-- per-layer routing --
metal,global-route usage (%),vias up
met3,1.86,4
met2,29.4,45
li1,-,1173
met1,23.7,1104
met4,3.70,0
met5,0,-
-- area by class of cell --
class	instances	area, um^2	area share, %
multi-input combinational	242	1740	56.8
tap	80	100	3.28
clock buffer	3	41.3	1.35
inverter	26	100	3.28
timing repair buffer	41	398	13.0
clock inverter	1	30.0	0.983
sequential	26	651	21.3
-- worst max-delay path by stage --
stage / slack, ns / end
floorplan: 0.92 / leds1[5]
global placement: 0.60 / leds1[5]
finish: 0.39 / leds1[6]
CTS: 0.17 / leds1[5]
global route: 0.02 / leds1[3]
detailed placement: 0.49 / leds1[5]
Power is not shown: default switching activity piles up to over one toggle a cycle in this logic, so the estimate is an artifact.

════════

Exercise requirements: Reproduce only the lines from the line containing "-- area by class" to the last line of the material above, both of those lines included.

Exercise result:
-- area by class of cell --
class	instances	area, um^2	area share, %
multi-input combinational	242	1740	56.8
tap	80	100	3.28
clock buffer	3	41.3	1.35
inverter	26	100	3.28
timing repair buffer	41	398	13.0
clock inverter	1	30.0	0.983
sequential	26	651	21.3
-- worst max-delay path by stage --
stage / slack, ns / end
floorplan: 0.92 / leds1[5]
global placement: 0.60 / leds1[5]
finish: 0.39 / leds1[6]
CTS: 0.17 / leds1[5]
global route: 0.02 / leds1[3]
detailed placement: 0.49 / leds1[5]
Power is not shown: default switching activity piles up to over one toggle a cycle in this logic, so the estimate is an artifact.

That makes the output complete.